** Entries supplied follows **
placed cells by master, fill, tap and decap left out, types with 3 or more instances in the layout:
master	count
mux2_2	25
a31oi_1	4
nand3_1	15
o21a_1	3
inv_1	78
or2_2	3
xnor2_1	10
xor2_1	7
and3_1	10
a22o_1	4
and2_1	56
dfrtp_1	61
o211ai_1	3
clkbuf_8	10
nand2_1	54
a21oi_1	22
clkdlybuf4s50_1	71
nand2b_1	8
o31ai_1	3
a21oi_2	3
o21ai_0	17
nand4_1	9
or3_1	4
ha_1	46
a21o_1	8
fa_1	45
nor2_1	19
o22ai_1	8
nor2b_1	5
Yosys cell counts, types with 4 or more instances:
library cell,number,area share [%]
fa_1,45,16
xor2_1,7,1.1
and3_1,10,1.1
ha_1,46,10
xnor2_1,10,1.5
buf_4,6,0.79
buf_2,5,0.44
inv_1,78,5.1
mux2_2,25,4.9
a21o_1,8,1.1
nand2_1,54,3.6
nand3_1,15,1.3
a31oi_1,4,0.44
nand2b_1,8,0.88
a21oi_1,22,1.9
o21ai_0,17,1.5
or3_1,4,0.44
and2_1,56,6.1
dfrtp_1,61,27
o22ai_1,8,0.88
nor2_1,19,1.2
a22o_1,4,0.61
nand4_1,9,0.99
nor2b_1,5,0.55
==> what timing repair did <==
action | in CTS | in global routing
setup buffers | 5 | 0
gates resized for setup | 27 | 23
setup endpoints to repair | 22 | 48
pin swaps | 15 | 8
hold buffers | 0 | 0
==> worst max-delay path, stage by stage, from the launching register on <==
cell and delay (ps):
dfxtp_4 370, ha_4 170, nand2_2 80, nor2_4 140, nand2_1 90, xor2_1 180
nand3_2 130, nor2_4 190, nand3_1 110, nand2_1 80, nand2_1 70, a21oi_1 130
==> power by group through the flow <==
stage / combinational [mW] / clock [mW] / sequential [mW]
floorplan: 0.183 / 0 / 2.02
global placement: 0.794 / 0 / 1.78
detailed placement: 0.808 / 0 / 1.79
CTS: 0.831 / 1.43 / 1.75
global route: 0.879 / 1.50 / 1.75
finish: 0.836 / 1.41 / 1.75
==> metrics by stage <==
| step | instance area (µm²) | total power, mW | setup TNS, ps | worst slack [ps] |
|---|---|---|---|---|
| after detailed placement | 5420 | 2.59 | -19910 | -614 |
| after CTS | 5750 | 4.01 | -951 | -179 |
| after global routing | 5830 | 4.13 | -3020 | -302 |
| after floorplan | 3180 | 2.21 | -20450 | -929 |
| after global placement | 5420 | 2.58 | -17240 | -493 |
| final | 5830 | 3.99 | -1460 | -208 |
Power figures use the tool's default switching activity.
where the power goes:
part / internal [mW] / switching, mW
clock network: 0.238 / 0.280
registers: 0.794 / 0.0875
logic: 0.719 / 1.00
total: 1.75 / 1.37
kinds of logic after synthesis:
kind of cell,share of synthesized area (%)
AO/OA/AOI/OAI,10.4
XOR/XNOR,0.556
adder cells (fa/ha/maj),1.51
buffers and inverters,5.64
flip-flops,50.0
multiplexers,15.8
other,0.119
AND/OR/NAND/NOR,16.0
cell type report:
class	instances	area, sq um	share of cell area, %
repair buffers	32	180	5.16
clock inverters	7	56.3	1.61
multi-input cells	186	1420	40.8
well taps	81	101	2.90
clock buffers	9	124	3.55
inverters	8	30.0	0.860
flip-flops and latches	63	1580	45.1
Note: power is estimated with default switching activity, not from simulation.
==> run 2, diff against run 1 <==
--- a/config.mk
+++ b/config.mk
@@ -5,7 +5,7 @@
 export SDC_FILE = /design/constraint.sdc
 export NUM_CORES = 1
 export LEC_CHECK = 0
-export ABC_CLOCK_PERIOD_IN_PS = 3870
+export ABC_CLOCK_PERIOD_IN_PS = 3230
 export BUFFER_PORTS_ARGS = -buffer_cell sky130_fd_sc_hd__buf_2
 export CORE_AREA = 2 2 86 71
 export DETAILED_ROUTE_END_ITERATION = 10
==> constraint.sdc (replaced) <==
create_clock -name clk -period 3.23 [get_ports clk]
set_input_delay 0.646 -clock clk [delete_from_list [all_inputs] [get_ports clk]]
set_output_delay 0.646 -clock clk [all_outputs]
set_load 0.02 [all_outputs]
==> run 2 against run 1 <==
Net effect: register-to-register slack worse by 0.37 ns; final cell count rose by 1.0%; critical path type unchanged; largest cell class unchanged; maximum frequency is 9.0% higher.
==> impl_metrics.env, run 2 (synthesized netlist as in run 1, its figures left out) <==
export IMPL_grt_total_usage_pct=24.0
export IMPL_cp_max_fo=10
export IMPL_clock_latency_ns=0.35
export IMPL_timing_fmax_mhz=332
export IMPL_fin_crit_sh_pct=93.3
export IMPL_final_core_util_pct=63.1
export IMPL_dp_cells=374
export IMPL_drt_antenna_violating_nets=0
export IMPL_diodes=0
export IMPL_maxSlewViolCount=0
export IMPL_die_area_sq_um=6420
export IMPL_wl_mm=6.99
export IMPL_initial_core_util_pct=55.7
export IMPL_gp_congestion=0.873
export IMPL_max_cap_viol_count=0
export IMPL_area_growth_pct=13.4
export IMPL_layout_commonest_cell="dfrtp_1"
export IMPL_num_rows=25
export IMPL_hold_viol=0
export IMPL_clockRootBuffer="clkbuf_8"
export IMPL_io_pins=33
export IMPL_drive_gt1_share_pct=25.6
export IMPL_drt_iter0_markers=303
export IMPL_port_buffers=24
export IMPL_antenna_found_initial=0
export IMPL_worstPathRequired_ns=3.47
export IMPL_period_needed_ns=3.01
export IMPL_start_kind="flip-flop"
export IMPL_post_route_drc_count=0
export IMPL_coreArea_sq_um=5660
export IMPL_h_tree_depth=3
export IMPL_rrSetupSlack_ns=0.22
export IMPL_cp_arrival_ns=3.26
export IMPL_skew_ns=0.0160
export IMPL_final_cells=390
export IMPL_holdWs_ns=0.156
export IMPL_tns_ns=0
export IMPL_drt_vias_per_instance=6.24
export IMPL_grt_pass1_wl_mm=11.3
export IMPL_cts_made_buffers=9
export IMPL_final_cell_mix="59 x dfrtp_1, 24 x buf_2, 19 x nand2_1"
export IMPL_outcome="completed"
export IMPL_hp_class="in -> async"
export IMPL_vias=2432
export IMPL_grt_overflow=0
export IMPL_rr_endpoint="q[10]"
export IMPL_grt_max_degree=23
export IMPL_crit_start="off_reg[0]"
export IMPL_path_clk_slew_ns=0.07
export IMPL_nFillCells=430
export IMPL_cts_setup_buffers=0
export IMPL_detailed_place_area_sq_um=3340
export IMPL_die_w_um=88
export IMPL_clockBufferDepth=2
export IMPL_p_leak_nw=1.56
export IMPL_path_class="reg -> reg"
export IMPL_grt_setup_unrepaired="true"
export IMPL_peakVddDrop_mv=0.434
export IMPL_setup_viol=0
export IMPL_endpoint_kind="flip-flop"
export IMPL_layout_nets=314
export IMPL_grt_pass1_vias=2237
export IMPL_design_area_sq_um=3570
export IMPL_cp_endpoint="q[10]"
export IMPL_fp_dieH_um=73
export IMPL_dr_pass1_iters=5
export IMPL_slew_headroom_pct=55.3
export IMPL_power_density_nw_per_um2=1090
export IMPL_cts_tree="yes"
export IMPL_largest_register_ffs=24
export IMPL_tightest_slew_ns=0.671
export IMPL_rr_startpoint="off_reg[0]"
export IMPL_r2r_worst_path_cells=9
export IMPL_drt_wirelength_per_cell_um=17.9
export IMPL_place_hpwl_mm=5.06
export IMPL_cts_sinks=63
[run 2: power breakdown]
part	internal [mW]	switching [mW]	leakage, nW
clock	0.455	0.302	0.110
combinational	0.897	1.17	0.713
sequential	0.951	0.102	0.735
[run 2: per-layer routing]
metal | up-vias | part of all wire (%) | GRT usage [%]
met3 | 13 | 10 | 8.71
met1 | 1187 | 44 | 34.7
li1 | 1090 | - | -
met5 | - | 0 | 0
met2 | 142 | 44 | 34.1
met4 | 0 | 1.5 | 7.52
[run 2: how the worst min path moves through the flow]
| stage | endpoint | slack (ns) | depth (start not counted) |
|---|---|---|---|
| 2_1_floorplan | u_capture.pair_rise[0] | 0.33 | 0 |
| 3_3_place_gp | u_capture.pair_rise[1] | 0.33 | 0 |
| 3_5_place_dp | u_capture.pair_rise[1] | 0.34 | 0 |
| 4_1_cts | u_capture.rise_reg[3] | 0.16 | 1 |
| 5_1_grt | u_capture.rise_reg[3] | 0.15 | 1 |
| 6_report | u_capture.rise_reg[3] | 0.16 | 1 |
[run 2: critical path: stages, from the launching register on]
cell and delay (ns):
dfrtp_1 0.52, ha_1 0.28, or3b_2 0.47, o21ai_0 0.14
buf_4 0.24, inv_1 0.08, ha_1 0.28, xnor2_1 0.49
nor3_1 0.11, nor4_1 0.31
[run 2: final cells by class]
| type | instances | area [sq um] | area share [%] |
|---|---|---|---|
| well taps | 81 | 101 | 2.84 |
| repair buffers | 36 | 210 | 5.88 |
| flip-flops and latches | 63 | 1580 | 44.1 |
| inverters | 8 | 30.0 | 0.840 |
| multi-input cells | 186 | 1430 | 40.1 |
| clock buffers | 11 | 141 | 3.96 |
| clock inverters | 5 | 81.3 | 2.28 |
**src/rtl/axis_input_scheduler_pkg.sv**
```systemverilog
// Shared definitions for the AXI-Stream input scheduler.
// Holds the scheduler state encoding and the default stream and
// iteration-count widths. The top module and the skid buffer both use them.
package axis_input_scheduler_pkg;

    localparam int DEF_WIDTH     = 64;
    localparam int DEF_ITR_WIDTH = 16;

    typedef enum logic [1:0] {
        IDLE    = 2'd0,
        WEIGHTS = 2'd1,
        PIXELS  = 2'd2
    } sched_state_e;

endpackage

```
**src/rtl/axis_skid_buffer.sv**
```systemverilog
// Two-entry AXI-Stream skid buffer.
// Ports:
//   aclk, areset          : clock, synchronous active-high reset
//   s_valid/s_ready/...   : upstream beat (data, keep, last)
//   m_valid/m_ready/...   : downstream beat, registered (1-cycle latency)
//   busy                  : 1 while either entry holds a beat
// Handshake: a beat moves when valid && ready are both 1 at a rising edge.
// Valid never depends on ready. Once valid is raised, it and the payload are
// held until the beat is accepted.
// s_ready is a flop output (not skid full), so m_ready never reaches s_ready
// combinationally.
module axis_skid_buffer
    import axis_input_scheduler_pkg::*;
#(
    parameter int WIDTH = DEF_WIDTH
) (
    input  logic               aclk,
    input  logic               areset,
    input  logic               s_valid,
    output logic               s_ready,
    input  logic [WIDTH-1:0]   s_data,
    input  logic [WIDTH/8-1:0] s_keep,
    input  logic               s_last,
    output logic               m_valid,
    input  logic               m_ready,
    output logic [WIDTH-1:0]   m_data,
    output logic [WIDTH/8-1:0] m_keep,
    output logic               m_last,
    output logic               busy
);

    localparam int BW = WIDTH + WIDTH/8 + 1;

    logic [BW-1:0] out_q, out_d, skid_q, skid_d;
    logic          out_vld_q, out_vld_d, skid_vld_q, skid_vld_d;
    logic          accept;

    assign s_ready = !skid_vld_q;
    assign accept  = s_valid && !skid_vld_q;

    always_comb begin
        out_d      = out_q;
        skid_d     = skid_q;
        out_vld_d  = out_vld_q;
        skid_vld_d = skid_vld_q;
        if (!out_vld_q || m_ready) begin
            // Output slot frees up this cycle. Refill it from the skid entry
            // first. Otherwise fill it from the input. A full skid entry
            // implies no accept this cycle.
            if (skid_vld_q) begin
                out_d      = skid_q;
                out_vld_d  = 1'b1;
                skid_vld_d = 1'b0;
            end else begin
                out_vld_d = accept;
                if (accept) begin
                    out_d = {s_data, s_keep, s_last};
                end
            end
        end else if (accept) begin
            // Output is stalled. Park the beat that was accepted under the
            // previous cycle's ready.
            skid_d     = {s_data, s_keep, s_last};
            skid_vld_d = 1'b1;
        end
    end

    always_ff @(posedge aclk) begin
        if (areset) begin
            out_vld_q  <= 1'b0;
            skid_vld_q <= 1'b0;
        end else begin
            out_vld_q  <= out_vld_d;
            skid_vld_q <= skid_vld_d;
        end
    end

    // Payload registers need no reset because they are qualified by the valid flags.
    always_ff @(posedge aclk) begin
        out_q  <= out_d;
        skid_q <= skid_d;
    end

    assign m_valid = out_vld_q;
    assign {m_data, m_keep, m_last} = out_q;
    assign busy    = out_vld_q || skid_vld_q;

endmodule

```
**src/rtl/axis_input_scheduler.sv**
```systemverilog
// Splits one DMA input stream into weight and pixel streams, one layer at a time.
// A layer is cfg_itr pairs of packets: a weights packet, then a pixels packet.
// Ports:
//   aclk, areset                 : clock, synchronous active-high reset
//   cfg_valid/cfg_ready/cfg_itr  : layer start and its iteration count
//   s_axis_*                     : shared input stream
//   m_axis_weights_*             : weight rotator stream (via skid buffer)
//   m_axis_pixels_*              : pixel pipe stream (via skid buffer)
//   busy, done, itr_count        : status. done is a single-cycle pulse.
//   dbg_state                    : current scheduler state
// Handshake: a beat or config moves when valid && ready are both 1 at a
// rising edge.
module axis_input_scheduler
    import axis_input_scheduler_pkg::*;
#(
    parameter int WIDTH     = DEF_WIDTH,
    parameter int ITR_WIDTH = DEF_ITR_WIDTH
) (
    input  logic                 aclk,
    input  logic                 areset,
    input  logic                 cfg_valid,
    output logic                 cfg_ready,
    input  logic [ITR_WIDTH-1:0] cfg_itr,
    input  logic                 s_axis_tvalid,
    output logic                 s_axis_tready,
    input  logic                 s_axis_tlast,
    input  logic [WIDTH-1:0]     s_axis_tdata,
    input  logic [WIDTH/8-1:0]   s_axis_tkeep,
    output logic                 m_axis_weights_tvalid,
    input  logic                 m_axis_weights_tready,
    output logic                 m_axis_weights_tlast,
    output logic [WIDTH-1:0]     m_axis_weights_tdata,
    output logic [WIDTH/8-1:0]   m_axis_weights_tkeep,
    output logic                 m_axis_pixels_tvalid,
    input  logic                 m_axis_pixels_tready,
    output logic                 m_axis_pixels_tlast,
    output logic [WIDTH-1:0]     m_axis_pixels_tdata,
    output logic [WIDTH/8-1:0]   m_axis_pixels_tkeep,
    output logic                 busy,
    output logic                 done,
    output logic [ITR_WIDTH-1:0] itr_count,
    output sched_state_e         dbg_state
);

    sched_state_e         state_q, state_d;
    logic [ITR_WIDTH-1:0] itr_q, itr_d, cnt_q, cnt_d;
    logic                 done_q, done_d;
    logic                 w_s_ready, p_s_ready, w_busy, p_busy;
    logic                 w_s_valid, p_s_valid, beat_acc, cfg_fire;

    assign cfg_ready     = (state_q == IDLE) && !areset;
    assign cfg_fire      = cfg_valid && cfg_ready;
    assign w_s_valid     = s_axis_tvalid && (state_q == WEIGHTS);
    assign p_s_valid     = s_axis_tvalid && (state_q == PIXELS);
    // Only the selected buffer's ready matters. Stalls on the other output never reach the input.
    assign s_axis_tready = !areset && (((state_q == WEIGHTS) && w_s_ready) ||
                                       ((state_q == PIXELS)  && p_s_ready));
    assign beat_acc      = s_axis_tvalid && s_axis_tready;

    always_comb begin
        state_d = state_q;
        itr_d   = itr_q;
        cnt_d   = cnt_q;
        done_d  = 1'b0;
        case (state_q)
            IDLE: begin
                if (cfg_fire) begin
                    if (cfg_itr != '0) begin
                        itr_d   = cfg_itr;
                        cnt_d   = '0;
                        state_d = WEIGHTS;
                    end else begin
                        done_d = 1'b1;
                    end
                end
            end
            WEIGHTS: begin
                if (beat_acc && s_axis_tlast) begin
                    state_d = PIXELS;
                end
            end
            PIXELS: begin
                if (beat_acc && s_axis_tlast) begin
                    if (cnt_q == itr_q - ITR_WIDTH'(1)) begin
                        state_d = IDLE;
                        done_d  = 1'b1;
                    end else begin
                        cnt_d   = cnt_q + ITR_WIDTH'(1);
                        state_d = WEIGHTS;
                    end
                end
            end
            default: state_d = IDLE;
        endcase
    end

    always_ff @(posedge aclk) begin
        if (areset) begin
            state_q <= IDLE;
            itr_q   <= '0;
            cnt_q   <= '0;
            done_q  <= 1'b0;
        end else begin
            state_q <= state_d;
            itr_q   <= itr_d;
            cnt_q   <= cnt_d;
            done_q  <= done_d;
        end
    end

    axis_skid_buffer #(.WIDTH(WIDTH)) u_weights_skid (
        .aclk    (aclk),
        .areset  (areset),
        .s_valid (w_s_valid),
        .s_ready (w_s_ready),
        .s_data  (s_axis_tdata),
        .s_keep  (s_axis_tkeep),
        .s_last  (s_axis_tlast),
        .m_valid (m_axis_weights_tvalid),
        .m_ready (m_axis_weights_tready),
        .m_data  (m_axis_weights_tdata),
        .m_keep  (m_axis_weights_tkeep),
        .m_last  (m_axis_weights_tlast),
        .busy    (w_busy)
    );

    axis_skid_buffer #(.WIDTH(WIDTH)) u_pixels_skid (
        .aclk    (aclk),
        .areset  (areset),
        .s_valid (p_s_valid),
        .s_ready (p_s_ready),
        .s_data  (s_axis_tdata),
        .s_keep  (s_axis_tkeep),
        .s_last  (s_axis_tlast),
        .m_valid (m_axis_pixels_tvalid),
        .m_ready (m_axis_pixels_tready),
        .m_data  (m_axis_pixels_tdata),
        .m_keep  (m_axis_pixels_tkeep),
        .m_last  (m_axis_pixels_tlast),
        .busy    (p_busy)
    );

    assign busy      = !areset && ((state_q != IDLE) || w_busy || p_busy);
    assign done      = done_q;
    assign itr_count = cnt_q;
    assign dbg_state = state_q;

endmodule

```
** End of Entries supplied **
(What you are asked to do): All lines above that contain "flops" are required in the answer.

(Task output):
flip-flops,50.0
flip-flops and latches	63	1580	45.1
| flip-flops and latches | 63 | 1580 | 44.1 |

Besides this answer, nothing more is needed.